Впоследствии я в этом убедился и, словно повинуясь инстинкту, всегда сторонился любой оппозиции. Не раз и не два я себя спрашивал: чего в ней больше на самом деле? Слепого повиновения сердцу или расчетливой трезвой игры? Всегда хотелось вылущить ядрышко. Разве я был более глух и более слеп, чем эти воители? Разве не видел, что власти угодно благонамеренное единомыслие? Не видел, как тесно становится жить, как общество все больше коснеет? Не видел сановного бурбонства? Чиновничьего бесстыдства и скотства? Нет больше Гоголя, нет Щедрина, эти же есть и пребудут вечно, хребет и позвоночник державы. Видел не хуже всех остальных.
Что же удерживало, не позволяло быть с теми, кто ощущает сходно? Все то же — невозможность примкнуть к какому-либо кружку, сообществу, проще сказать — к какому-то множеству. Все то же — в хоровом исполнении даже безусловная истина утрачивала свою убедительность. Чем истовее звучала вокруг учительская, угрюмая проповедь, тем больше я ее избегал. Я должен был сохранять уверенность, что мне невозможно навязать общее место, я не завишу ни от приказов, ни от призывов. Этого требовал человек, который смотрел на меня из зеркала.

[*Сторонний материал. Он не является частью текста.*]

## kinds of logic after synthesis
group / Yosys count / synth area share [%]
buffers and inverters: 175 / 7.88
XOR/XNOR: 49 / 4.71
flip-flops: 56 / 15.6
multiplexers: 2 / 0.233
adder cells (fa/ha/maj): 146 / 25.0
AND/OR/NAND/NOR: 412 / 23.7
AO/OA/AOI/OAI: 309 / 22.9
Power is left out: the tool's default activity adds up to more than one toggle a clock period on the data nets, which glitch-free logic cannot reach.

Но он же захотел, чтоб однажды я совершил свое путешествие на край Руси, на границу жизни, чтобы хлебнул и горя и лиха. Я еще не остыл от молодости, думал о любви и о славе, но он захотел, и я подчинился. Снова попытка расстаться с югом, с беспечным легкомысленным югом — на сей раз в прямом, естественном смысле.
В том-то и дело, что подчинился. Это и смущало меня. Смущало, что выбор мой был не свободен, что принял решение в духе традиции. Она же освящала обязанность злосчастной русской интеллигенции участвовать в жизни меньшого брата и возвращать ему некий долг.
Я соглашался быть должником, пусть даже толком так и не понял: откуда возник этот странный долг? Родился я на свет не в усадьбе. То, что отец подался в лабаз, не означало, что в моих жилах вдруг потекла голубая кровь. Да, я прошел факультетский курс и приобрел полезные знания, далее беспощадным трудом я отворил себе дверь в словесность — в чем же она, моя вина? Вроде она-то и будет свидетельствовать, что я отнесен к интеллигенции, но что значит слово «интеллигенция», мне так же неясно, как слово «народ». Я всякий раз убеждаюсь все в том же: любое множество мне чужое. Доброе или недоброе чувство может созреть во мне лишь при встрече с тем или иным человеком, который не растворен в толпе.